Data for review
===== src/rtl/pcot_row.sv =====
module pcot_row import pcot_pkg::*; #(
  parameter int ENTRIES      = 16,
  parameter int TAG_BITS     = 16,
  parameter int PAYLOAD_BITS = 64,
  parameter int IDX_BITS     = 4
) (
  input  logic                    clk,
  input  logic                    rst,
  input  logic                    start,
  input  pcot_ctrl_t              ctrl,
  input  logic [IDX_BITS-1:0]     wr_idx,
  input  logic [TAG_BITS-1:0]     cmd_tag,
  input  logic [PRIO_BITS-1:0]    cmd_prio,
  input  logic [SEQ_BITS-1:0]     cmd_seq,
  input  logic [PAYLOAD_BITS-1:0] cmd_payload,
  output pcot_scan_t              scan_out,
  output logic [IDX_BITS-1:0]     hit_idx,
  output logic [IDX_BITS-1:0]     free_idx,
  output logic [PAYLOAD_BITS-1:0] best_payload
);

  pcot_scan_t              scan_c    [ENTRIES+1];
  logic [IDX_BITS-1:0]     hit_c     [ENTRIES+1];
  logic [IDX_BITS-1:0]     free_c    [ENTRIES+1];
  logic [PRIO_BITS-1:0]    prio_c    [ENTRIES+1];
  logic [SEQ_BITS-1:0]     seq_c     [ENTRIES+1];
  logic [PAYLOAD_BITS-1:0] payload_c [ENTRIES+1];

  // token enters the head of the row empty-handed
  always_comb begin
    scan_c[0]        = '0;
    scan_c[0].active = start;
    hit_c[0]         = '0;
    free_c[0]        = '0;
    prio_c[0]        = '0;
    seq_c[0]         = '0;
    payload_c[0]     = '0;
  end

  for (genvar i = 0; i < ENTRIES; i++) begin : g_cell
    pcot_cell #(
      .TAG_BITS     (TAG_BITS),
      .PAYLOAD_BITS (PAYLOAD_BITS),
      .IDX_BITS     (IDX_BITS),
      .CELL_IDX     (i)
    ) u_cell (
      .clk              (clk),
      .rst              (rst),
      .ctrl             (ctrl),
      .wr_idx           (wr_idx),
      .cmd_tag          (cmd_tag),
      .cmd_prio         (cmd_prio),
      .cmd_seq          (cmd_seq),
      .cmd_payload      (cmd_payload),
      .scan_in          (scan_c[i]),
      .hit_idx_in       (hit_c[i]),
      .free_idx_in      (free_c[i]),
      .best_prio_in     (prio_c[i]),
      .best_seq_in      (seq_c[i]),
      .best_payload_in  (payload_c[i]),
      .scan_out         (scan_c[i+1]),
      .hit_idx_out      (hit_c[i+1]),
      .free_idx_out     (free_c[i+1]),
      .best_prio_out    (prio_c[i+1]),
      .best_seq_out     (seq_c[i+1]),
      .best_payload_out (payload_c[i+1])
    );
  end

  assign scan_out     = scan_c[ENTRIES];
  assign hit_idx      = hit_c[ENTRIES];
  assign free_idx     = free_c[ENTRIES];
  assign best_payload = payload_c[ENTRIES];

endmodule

Directions
Collect every line above that contains the word "begin".

Result for this task
  always_comb begin
  for (genvar i = 0; i < ENTRIES; i++) begin : g_cell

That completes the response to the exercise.